3月19日、日銀の植田和男総裁(写真)は金融政策決定会合後の会見で「現在の実質金利は極めて低い水準にある」との認識を示し、今後も日銀の経済・物価見通しが実現していけば、政策金利を引き上げて金融緩和度合いを調整していくと述べた。写真は同日、都内の日銀本店で撮影(2025年 ロイター/Manami Yamada)
Kentaro Sugiyama Takahiko Wada
[東京 19日 ロイター] - 日銀の植田和男総裁は19日、金融政策決定会合後の会見で「現在の実質金利は極めて低い水準にある」との認識を示し、今後も日銀の経済・物価見通しが実現していけば、政策金利を引き上げて金融緩和度合いを調整していくと述べた。その上で、2%の物価安定目標のもと、経済・物価・金融情勢に応じて適切に金融政策を運営していくと語った。
日銀はこの日、金融政策の現状維持を全員一致で決めた。声明文では、トランプ米政権の関税政策と各国の対抗措置が海外の経済・物価に及ぼす影響などをリスク要因に挙げ、日本の経済・物価を巡る不確実性は「引き続き高い」と指摘した。
植田総裁は、米国の関税政策が各国の経済に与える影響を見極めて政策を決めていくスタンスに「変わりはない」と述べた。
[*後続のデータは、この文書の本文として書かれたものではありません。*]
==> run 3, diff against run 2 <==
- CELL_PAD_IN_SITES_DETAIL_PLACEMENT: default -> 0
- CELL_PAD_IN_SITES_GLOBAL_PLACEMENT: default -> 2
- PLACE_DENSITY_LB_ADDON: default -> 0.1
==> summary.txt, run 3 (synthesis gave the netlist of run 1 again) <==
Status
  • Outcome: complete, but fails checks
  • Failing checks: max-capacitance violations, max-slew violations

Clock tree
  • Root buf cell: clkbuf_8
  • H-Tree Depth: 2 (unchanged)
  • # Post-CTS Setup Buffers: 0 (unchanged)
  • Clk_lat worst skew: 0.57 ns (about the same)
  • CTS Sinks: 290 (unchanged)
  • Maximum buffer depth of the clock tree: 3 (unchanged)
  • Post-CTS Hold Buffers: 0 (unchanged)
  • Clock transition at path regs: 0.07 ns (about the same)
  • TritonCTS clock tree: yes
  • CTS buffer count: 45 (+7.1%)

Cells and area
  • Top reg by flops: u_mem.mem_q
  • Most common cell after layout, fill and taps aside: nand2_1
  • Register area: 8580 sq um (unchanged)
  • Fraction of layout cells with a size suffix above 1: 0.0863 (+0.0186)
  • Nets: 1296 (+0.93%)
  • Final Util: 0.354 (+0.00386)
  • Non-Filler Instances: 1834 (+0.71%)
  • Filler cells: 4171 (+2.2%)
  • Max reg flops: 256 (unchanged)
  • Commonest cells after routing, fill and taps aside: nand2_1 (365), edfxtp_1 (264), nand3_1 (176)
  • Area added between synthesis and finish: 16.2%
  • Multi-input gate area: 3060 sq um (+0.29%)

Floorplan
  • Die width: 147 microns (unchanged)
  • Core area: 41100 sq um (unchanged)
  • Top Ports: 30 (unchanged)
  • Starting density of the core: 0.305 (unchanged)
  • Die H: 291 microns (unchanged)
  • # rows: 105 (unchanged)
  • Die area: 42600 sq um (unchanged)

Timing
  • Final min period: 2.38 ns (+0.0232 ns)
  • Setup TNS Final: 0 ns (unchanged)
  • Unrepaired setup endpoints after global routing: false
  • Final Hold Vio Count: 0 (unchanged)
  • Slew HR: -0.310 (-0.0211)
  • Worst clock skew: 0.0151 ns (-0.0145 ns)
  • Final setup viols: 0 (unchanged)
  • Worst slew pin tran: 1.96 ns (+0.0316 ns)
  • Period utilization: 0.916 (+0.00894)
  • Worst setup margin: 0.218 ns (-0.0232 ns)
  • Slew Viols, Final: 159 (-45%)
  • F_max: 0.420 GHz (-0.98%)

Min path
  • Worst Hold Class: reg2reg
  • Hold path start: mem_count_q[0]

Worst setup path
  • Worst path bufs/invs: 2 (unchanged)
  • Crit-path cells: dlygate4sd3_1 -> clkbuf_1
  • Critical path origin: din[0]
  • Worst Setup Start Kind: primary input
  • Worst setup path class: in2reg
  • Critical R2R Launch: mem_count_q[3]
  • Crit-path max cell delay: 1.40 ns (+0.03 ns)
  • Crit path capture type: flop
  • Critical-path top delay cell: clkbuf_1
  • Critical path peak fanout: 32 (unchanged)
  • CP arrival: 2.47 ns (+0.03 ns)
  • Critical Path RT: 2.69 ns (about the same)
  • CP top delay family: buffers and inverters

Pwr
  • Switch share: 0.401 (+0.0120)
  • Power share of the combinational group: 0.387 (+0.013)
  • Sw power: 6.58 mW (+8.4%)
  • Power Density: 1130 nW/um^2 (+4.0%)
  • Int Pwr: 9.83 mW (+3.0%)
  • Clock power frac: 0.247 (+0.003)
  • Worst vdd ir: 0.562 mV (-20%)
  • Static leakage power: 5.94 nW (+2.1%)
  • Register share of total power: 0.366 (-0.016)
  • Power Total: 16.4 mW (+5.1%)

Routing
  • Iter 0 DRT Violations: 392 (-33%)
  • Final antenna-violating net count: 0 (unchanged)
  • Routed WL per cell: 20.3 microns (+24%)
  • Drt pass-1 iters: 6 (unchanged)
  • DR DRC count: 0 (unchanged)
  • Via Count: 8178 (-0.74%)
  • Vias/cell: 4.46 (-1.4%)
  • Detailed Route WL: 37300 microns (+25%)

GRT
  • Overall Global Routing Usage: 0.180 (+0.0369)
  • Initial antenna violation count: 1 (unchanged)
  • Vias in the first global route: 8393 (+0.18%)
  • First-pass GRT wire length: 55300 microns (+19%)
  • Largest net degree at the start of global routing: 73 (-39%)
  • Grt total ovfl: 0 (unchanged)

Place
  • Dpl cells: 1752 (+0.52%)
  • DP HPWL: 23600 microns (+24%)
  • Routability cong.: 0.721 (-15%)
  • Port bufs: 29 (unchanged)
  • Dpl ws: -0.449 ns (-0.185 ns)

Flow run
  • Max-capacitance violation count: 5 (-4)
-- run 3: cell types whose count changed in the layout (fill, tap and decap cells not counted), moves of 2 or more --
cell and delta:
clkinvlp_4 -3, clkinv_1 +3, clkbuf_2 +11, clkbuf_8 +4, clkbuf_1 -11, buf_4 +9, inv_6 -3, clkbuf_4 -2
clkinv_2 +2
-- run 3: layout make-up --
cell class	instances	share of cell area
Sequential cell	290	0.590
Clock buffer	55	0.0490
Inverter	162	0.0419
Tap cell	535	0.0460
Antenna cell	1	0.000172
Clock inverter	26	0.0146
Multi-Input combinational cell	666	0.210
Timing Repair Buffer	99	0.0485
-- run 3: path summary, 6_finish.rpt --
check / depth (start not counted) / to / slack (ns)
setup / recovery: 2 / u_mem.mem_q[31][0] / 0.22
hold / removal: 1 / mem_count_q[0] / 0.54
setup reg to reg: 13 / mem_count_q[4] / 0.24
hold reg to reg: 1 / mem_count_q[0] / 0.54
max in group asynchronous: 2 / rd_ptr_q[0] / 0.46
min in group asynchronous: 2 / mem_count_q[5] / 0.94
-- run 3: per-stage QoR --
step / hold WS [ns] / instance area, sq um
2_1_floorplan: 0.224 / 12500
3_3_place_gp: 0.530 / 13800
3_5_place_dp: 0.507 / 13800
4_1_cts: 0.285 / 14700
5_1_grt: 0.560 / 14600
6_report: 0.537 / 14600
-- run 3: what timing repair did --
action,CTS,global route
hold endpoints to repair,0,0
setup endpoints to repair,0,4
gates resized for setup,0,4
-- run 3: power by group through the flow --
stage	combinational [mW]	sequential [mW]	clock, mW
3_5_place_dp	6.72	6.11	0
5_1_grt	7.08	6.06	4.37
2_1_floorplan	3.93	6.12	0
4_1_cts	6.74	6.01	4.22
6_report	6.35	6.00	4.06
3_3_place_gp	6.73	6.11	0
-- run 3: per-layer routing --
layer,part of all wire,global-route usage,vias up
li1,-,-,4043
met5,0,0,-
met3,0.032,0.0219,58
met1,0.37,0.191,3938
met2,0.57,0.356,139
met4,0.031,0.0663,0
連合が14日発表した今年の春闘の1次集計によると、ベースアップ(ベア)と定期昇給(定昇)を合わせた賃上げ率は、加重平均で5.46%と、1991年以来34年ぶりの高水準となった。植田総裁はこの結果について「1月会合時の想定におおむね沿ったもの」と評価。中小企業の動向も含めて丁寧に確認していく必要があるとした。